I lost my Mum in April 2016, although I feel a bit stronger now, I just can’t get the horrible memories of her last few weeks and the deterioration of her health out of my mind, it’s like I can’t remember much of the good times now, is this normal?
I am so sorry you have lost your mum.
I have just logged into this forum after a few months away from it as I am feeling particularly fragile at the moment for the exact same reason as you have just described. I lost my mum in December 2015 (you may want to read over my previous posts for context), and whilst I am doing far better than I expected on the whole, that good emotional state tends to be when I am distracted by everyday life.
However, when I have time to actually think, the memories of the last few weeks of my mum’s life come flooding back to punch me in the stomach.
I remember the truly traumatic stuff: her being taken into hospital with a catastrophic bleed, her suffering, her knowing she was going to die soon, her being in the hospital then her final time in the hospice. Many, many, big and little heartbreaking, gut-wrenching moments play over and over in my head. She was 60. It’s like I am stuck there, overwhelmed by it all, over and over again.
The good memories come back to me, although less powerfully, only when I am feeling emotionally more stable. But going from emotionally stable to not so good keeps on coming in waves - I can have weeks of being good, then be struck down, consumed by these memories and the knowledge I will never see her again. It is suffocating.
I think it is completely normal that our minds default to these memories rather than the good ones. It is all part of the grieving process. Those awful memories have had a huge impact on us, and our minds have not dealt with them yet. We are trying to make sense of them, in order to accept them and move forward. I’ll be honest, I don’t know if these bad memories will fade and the good ones will be more prominent as time goes on, or if the impact of the bad ones will be the same forever. I am looking for answers myself too, as these memories tear me apart.
I hope someone else a little further along this journey than us will be able to offer us some insight.
Take care Mollie,
thank you for taking the time to reply to my post, sorry for your loss too. Your Mum was very young. My Mum was 86, diagnosed with cancer in March and gone 6 weeks later, but it was horrible to see how quickly she just gave up once she knew and her suffering that she just wanted to go when her body wasn’t ready to go.

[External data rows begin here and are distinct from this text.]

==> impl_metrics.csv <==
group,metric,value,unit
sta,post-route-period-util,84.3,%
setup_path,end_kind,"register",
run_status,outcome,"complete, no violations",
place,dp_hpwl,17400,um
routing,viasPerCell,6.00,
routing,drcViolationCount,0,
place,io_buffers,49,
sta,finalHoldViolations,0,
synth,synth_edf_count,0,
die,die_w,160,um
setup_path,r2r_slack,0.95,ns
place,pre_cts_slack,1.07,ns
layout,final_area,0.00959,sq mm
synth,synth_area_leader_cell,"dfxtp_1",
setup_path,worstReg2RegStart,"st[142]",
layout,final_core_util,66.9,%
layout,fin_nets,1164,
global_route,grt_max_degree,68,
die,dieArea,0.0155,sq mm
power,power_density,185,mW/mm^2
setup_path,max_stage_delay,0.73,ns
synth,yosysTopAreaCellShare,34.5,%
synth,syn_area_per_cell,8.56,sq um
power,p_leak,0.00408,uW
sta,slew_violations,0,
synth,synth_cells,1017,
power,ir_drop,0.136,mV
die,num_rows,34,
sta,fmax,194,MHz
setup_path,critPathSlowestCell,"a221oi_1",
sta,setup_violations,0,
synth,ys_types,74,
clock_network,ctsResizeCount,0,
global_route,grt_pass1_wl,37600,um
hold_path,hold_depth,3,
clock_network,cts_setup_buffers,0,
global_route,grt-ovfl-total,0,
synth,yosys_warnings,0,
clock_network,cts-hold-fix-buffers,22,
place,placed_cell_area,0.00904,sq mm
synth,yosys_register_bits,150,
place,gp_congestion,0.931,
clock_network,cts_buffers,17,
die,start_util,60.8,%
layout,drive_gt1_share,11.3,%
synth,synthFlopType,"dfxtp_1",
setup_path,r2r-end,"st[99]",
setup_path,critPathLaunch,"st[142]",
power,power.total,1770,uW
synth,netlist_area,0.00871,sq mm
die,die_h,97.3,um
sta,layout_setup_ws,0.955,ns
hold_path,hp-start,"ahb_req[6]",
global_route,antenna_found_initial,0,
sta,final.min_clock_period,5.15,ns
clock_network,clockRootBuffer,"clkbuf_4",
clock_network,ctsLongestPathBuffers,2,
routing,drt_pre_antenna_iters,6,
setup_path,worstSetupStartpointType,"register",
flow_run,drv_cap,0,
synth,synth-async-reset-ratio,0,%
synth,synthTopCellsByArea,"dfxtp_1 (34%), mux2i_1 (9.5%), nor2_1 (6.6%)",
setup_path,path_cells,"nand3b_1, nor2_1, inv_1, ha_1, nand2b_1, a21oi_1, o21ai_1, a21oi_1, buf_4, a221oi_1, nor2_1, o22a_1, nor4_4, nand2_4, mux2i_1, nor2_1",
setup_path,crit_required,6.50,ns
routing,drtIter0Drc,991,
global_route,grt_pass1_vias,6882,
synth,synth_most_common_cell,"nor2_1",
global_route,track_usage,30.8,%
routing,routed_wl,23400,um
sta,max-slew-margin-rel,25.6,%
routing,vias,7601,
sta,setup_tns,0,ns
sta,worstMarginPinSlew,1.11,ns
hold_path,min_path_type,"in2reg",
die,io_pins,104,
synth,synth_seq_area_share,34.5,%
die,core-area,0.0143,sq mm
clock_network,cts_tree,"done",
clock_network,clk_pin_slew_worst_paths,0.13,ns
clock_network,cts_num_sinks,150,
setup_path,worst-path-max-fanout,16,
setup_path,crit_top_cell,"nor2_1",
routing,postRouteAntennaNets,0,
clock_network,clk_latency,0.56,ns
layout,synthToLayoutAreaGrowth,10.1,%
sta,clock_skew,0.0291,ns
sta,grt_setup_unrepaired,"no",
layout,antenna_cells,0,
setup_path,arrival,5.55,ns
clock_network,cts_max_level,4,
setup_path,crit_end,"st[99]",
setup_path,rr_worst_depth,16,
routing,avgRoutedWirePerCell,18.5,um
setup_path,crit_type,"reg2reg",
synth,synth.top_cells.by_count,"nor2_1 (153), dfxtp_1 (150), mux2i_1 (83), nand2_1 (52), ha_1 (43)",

Like you say, the worst thing is knowing that we’ll never see them again. I take comfort in still talking to her now as though she’s in the room and often think what she would think about things going on in my life. If only we could take a pill to block out the traumatic time.
Hi mollie & Louise,
Just been reading through both your posts as I also lost my mum to cancer in may this year she was60 I feel so robbed 60 is now such a young age and there were so many things we wanted to do together but never did and before that both our lives were full of a lot of nursing and bad sad times. I m finding reality is kicking in more and I’m in my mind seeing her more clearly and also the trauma visuals when she was suffering and feel I am going mad and getting shaky and panic attacks . I’m just wanting to be with her we were peas in a pod I can’t take much more of this pain . I feel I’ll with it. Just don’t know what to do so low
Love from tray xx
My Mum died aged 53. I’m 22 now. I’m grieving okay but struggling with the actual illness. My GP has described it as PTSD symptoms. Feeling very lost right now so can’t offer any advice, but can offer a virtual hug X
My mum died in February on my husbands birthday. She died of COPD and was with her for the last week of her life.

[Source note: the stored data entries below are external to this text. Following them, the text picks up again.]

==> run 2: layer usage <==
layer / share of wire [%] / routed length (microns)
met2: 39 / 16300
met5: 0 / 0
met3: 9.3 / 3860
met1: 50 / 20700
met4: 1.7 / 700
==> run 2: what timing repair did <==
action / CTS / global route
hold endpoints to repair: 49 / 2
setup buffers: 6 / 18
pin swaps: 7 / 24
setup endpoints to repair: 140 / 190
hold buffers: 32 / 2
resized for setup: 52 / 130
### config.mk
export PLATFORM = sky130hd
export DESIGN_NAME = datr_top
export DESIGN_NICKNAME = d
export VERILOG_FILES = /design/src/datr_pkg.sv /design/src/datr_top.sv /design/src/datr_channel.sv
export SDC_FILE = /design/constraint.sdc
export NUM_CORES = 1
export LEC_CHECK = 0
export ABC_AREA = 1
export BUFFER_PORTS_ARGS = -buffer_cell sky130_fd_sc_hd__buf_4
export CAP_MARGIN = 20
export CORE_ASPECT_RATIO = 1.5
export CORE_MARGIN = 10
export CORE_UTILIZATION = 61
export DETAILED_ROUTE_END_ITERATION = 8
export HOLD_SLACK_MARGIN = 0.06
export PLACE_DENSITY = 0.89
export SLEW_MARGIN = 5
export SYNTH_ARGS = -nofsm -noshare
export SYNTH_HDL_FRONTEND = slang
export SYNTH_SLANG_ARGS = --single-unit
### constraint.sdc
create_clock -name sys_clk -period 5.1 [get_ports sys_clk]
set_input_delay 0.255 -clock sys_clk [delete_from_list [all_inputs] [get_ports sys_clk]]
set_output_delay 0.255 -clock sys_clk [all_outputs]
set_load 0.02 [all_outputs]
### src/datr_pkg.sv
// Constants and carrier types for the dual angle tracking readout.
// Assumes a single 100 MHz system clock and synchronous active-low reset.
// Function
// - Each channel tracks shaft angle continuously, one LSB per step, four LSB per step above 55 LSB error, no command.
// - Both channels run identically and independently, sharing one output bus.
// - Select high picks channel A, select low picks channel B.
// - Valid data for the newly selected channel within 640 ns of select change; data_valid rises 650 to 660 ns after the change.
// - Output enable is active low; high floats all 14 data outputs.
// - Valid angle data driven within 640 ns of output enable falling; data_valid rises 650 to 660 ns after the fall.
// - Bus carries angle as binary fraction of a turn, top bit 180 degrees.
// - Output word bit 1 is most significant, bit 14 least significant.
// - Counter steps by error sign and size in closed loop until error nulled.
// - Active-low fault for selected channel sets above 55 LSB, clears below 45.
package datr_pkg;
    localparam int ANGLE_W = 14;
    localparam int CLK_PERIOD_NS = 10;
    localparam int DATA_VALID_NS = 640;
    localparam int FLOAT_NS = 200;
    localparam int DATA_VALID_CYC = DATA_VALID_NS / CLK_PERIOD_NS;
    localparam int FLOAT_CYC = FLOAT_NS / CLK_PERIOD_NS;
    localparam int FAULT_SET_LSB = 55;
    localparam int FAULT_CLR_LSB = 45;
    localparam int SETTLE_W = 7;
    localparam logic [SETTLE_W-1:0] SETTLE_CNT = SETTLE_W'(DATA_VALID_CYC - 1);
    localparam logic [ANGLE_W-1:0] ANGLE_RST = 14'h0000;
    localparam logic SEL_CHAN_A = 1'b1;

    typedef struct packed {
        logic [ANGLE_W-1:0] angle;
        logic fault;
    } datr_chan_type;

    typedef struct packed {
        logic [ANGLE_W-1:0] data;
        logic [ANGLE_W-1:0] oe;
    } datr_bus_type;

    typedef enum logic [1:0] {
        DATR_FLOAT = 2'b01,
        DATR_DRIVE = 2'b10
    } datr_state_type;
endpackage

Can’t get that last week out of my head.
I’m so sorry for the loss of your mum. I can relate to how you can’t get that last week out of your head. I lost my mum in may this year and I nursed her and eventually she was in a hospice as needed better control over symptoms and I lived there with her 24/7 for 4 weeks we were like peas in a pod such a close strong bond and I also really struggle with images memory’s ESP those of her last couple of weeks as she really suffered and it’s the most painfull and gutting thing to go through seeing the person you love most in the world deteriate, the time haunts me it’s very raw .so although different circumstances I just wanted to let you know you are not alone in not getting last week out of head I hope maybe that provides a little comfort as I don’t know about you but it can really make you feel like you are going mad and it’s just awful. I’m still very much struggling and very low and anxiety so have no great answers just to take each day at a time or every hour if you have to, find distractions of things you like anything so you are not fully focused on the last week . I know that is easier said than done! I am also awaiting cousilling but a 8 week waiting list . Maybe councilling is something you may consider? Also the date your mum died on is really sad and must feel you with all mixed emotions that is a tough one to deal with. I hope u have good family friends for support? .
Sending you a hug and just wanted you to know you are not alone. With love. Tray xx
Thank you Tray
My dad’s got early dementia. My brother is now living with him.
Didn’t get much sleep last night and had a really bad day with my autistic teenage son.
I read your posts about your loss and am sorry to hear of what you have been through.
I have done my own topic about losing my parents and was prompted to only even write something after reading your posts. It was the first time I had read something that spoke to me and made sense. Some of your emotions, thoughts and feelings were just so poignant and I could relate to them deeply which was comforting to read.